In this review, the combination of what is said and what is omitted work together to paint a tragically-skewed picture of a phenomenal product. It's really no wonder that people think Intel has some influence on these reviews when one sees reviews like this. I read this review and see a thickly-veiled and very well-put together assassination of what is in fact, the best all-around CPU in the world when the "holy trinity" of performance, price and versatility are taken into account.
There's no way to beat Ryzen in all metrics. In fact, the only way to beat it in most is to have three Intel CPUs costing thousands of dollars and even then, they won't win by much.

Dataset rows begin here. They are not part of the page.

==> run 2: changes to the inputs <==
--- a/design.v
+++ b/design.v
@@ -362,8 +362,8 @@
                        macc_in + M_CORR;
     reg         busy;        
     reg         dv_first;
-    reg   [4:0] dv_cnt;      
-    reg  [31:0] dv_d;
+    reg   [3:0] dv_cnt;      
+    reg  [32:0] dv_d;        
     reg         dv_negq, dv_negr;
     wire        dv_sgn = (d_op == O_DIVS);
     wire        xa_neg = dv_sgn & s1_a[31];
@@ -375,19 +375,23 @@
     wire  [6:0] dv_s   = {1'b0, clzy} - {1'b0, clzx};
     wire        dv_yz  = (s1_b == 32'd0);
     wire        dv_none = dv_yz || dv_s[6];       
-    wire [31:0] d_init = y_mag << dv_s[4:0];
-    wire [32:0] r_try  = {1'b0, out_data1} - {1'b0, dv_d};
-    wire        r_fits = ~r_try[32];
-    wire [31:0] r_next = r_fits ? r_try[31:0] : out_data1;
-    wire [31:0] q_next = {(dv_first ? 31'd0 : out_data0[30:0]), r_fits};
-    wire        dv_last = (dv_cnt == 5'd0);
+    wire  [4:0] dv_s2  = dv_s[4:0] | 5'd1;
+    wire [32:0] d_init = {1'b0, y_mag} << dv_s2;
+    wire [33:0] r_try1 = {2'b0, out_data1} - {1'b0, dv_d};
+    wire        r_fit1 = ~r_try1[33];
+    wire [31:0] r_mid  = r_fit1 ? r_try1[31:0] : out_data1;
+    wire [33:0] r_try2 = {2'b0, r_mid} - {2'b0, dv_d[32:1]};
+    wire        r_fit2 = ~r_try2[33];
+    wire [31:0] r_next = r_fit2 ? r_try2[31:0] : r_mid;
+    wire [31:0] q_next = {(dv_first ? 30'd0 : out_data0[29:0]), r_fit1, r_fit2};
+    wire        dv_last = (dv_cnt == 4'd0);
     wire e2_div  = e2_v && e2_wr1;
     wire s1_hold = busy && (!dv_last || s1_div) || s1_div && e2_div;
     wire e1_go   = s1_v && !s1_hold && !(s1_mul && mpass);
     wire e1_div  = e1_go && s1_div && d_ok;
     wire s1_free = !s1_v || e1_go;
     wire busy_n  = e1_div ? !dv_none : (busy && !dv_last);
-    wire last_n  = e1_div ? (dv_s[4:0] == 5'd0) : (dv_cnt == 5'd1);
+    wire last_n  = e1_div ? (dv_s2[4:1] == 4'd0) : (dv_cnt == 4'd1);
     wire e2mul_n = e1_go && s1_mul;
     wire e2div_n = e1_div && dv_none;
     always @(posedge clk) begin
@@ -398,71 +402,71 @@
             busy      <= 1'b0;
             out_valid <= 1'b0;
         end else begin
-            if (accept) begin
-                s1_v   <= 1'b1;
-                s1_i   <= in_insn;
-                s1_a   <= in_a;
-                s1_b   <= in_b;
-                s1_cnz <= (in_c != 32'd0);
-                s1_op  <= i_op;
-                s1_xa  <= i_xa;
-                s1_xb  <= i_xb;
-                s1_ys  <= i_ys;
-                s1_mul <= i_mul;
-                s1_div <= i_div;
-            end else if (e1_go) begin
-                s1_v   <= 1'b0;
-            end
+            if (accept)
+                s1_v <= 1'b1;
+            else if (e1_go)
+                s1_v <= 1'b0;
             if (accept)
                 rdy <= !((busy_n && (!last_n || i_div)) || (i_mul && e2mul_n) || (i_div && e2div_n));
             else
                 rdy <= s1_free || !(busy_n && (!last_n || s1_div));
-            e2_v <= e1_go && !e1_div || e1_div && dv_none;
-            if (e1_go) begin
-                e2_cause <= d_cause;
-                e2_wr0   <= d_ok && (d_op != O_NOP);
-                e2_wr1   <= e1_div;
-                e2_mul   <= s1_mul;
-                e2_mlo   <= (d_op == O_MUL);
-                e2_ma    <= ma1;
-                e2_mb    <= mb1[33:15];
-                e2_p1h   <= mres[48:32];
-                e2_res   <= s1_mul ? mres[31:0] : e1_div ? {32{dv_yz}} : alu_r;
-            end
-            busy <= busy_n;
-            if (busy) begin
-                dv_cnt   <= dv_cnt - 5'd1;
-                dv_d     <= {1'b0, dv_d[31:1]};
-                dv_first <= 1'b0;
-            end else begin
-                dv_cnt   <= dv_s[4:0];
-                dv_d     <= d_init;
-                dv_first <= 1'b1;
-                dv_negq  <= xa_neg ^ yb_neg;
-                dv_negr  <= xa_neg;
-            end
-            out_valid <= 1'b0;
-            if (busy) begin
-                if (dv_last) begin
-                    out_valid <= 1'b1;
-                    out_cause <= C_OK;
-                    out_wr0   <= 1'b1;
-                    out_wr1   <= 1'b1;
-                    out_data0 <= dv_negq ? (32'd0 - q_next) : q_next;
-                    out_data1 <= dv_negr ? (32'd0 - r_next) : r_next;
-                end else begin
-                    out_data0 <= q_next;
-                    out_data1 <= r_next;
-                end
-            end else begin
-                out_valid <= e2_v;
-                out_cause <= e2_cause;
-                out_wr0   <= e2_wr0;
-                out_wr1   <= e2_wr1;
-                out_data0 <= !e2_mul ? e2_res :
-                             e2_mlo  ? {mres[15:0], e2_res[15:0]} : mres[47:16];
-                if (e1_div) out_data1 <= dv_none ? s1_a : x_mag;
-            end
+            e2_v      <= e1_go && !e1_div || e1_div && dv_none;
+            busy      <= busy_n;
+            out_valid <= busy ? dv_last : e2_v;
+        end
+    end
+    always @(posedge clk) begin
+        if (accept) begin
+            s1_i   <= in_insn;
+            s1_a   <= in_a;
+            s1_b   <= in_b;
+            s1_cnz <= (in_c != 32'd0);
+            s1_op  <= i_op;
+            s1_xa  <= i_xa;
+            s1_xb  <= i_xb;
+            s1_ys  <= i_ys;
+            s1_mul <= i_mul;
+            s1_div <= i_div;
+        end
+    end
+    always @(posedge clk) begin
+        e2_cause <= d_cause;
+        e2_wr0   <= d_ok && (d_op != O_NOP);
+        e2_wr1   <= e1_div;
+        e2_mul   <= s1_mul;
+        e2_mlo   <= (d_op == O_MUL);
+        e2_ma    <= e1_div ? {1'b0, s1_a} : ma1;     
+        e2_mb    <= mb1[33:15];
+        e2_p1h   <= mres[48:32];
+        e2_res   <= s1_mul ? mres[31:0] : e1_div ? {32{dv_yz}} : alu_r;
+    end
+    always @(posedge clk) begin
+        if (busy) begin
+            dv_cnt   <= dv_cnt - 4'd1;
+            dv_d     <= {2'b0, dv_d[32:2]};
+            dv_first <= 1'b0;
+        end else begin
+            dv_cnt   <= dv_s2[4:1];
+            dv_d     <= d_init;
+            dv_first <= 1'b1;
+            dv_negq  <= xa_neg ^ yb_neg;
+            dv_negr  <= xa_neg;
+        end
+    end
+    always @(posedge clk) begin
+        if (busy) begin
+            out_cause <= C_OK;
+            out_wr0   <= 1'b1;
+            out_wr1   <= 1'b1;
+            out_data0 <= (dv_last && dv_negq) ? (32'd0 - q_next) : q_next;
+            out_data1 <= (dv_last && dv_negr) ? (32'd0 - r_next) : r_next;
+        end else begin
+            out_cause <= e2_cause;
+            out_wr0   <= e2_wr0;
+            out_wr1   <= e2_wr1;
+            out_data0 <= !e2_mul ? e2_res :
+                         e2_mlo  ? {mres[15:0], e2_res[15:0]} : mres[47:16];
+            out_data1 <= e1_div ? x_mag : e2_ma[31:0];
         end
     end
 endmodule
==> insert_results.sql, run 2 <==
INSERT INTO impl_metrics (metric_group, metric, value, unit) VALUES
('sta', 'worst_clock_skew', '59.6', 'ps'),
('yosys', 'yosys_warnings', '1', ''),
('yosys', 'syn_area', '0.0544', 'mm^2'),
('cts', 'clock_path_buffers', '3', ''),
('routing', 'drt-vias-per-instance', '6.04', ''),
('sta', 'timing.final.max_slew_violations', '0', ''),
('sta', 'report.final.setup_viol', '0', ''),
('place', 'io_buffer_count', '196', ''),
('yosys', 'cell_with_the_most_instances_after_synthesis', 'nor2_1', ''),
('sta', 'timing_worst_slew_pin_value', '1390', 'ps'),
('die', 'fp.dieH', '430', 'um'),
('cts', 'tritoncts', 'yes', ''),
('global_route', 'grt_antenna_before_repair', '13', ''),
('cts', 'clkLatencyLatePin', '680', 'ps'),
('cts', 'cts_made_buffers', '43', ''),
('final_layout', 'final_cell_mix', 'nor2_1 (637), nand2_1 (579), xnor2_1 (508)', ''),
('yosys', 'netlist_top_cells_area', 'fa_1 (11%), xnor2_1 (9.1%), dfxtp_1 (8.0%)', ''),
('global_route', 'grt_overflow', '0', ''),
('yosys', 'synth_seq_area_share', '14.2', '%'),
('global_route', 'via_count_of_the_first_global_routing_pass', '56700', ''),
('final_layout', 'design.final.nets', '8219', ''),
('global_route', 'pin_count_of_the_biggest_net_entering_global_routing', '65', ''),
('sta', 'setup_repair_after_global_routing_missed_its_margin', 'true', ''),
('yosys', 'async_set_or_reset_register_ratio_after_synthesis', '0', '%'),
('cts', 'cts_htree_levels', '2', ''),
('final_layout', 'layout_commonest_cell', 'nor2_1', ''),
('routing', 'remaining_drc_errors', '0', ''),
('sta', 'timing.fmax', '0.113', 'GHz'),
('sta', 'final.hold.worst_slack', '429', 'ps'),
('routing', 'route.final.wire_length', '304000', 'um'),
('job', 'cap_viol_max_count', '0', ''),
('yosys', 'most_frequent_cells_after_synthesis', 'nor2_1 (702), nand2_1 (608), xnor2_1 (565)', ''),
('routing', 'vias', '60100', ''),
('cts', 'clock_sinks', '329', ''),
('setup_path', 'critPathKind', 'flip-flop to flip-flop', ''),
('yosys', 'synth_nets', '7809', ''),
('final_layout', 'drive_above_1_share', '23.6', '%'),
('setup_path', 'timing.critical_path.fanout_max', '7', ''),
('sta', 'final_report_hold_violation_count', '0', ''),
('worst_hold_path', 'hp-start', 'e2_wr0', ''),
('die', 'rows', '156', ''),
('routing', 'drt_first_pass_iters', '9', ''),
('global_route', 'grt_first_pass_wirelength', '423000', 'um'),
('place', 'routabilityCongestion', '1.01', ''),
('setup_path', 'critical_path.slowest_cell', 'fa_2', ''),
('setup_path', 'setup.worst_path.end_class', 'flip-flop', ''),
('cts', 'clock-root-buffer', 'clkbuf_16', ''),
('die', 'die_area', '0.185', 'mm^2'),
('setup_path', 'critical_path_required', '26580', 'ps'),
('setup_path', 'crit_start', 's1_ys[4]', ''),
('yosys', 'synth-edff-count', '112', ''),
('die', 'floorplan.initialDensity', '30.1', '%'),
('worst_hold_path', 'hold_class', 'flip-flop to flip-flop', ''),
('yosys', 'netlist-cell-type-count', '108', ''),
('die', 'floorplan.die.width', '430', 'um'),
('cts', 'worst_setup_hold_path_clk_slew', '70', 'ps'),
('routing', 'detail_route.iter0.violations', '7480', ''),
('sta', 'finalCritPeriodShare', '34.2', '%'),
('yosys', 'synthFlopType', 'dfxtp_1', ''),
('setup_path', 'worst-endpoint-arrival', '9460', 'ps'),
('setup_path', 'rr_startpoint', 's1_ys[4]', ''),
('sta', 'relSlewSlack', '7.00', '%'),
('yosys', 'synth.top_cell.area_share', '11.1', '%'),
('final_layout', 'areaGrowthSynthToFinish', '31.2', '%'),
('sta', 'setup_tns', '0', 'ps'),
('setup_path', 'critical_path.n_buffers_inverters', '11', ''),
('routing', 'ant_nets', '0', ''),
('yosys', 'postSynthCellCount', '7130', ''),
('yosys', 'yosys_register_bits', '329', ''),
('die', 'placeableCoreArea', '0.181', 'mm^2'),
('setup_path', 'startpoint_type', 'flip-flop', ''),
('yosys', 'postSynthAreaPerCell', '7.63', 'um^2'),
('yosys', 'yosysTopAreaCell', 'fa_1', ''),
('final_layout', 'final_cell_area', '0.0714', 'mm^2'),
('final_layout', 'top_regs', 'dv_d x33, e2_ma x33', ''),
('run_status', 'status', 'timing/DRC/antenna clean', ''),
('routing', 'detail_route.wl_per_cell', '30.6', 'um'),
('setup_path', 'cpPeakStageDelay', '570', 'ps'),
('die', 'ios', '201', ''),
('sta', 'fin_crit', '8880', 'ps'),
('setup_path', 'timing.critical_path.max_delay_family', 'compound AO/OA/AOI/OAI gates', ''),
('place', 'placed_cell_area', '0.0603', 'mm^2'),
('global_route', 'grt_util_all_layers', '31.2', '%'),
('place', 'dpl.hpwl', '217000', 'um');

Some people are pure gamers and that's fair enough. REAL pure gamers though, game at resolutions that make the CPU completely irrelevant. Some people, like me and I would expect most others on this site, are high-end gamers but we do a lot more with our PC's than just that. I do video editing for instance and my main rig has almost 30TB of drive space (most of it full). For me, having a CPU that can encode video in the background but still have enough power left over for me play a high-end game to pass the time is far more valuable than a few extra FPS especially since I use a 4K display. I'd love to see what kind of gaming numbers the "holy" i7-7700K would get with something like that going on in the background. I sense that it would handle it well, but would take a far harder hit to its fps than Ryzen would.
So there's my "review of the review". I don't speak as an AMD fanboy because I'm not, I'm driven by a hate for the corporate practices of Intel and NVidia, not a love for AMD. I speak as a long-time and well-decorated expert of Tom's Hardware who cannot believe what has happened to this site that was once the best in the world, bar none, for ethical reviews and a wonderful lack of bias. I love this site, I always have and it breaks my heart to see so irresponsible a review like this. I guess Intel's hands reach even into the places that I thought were clean.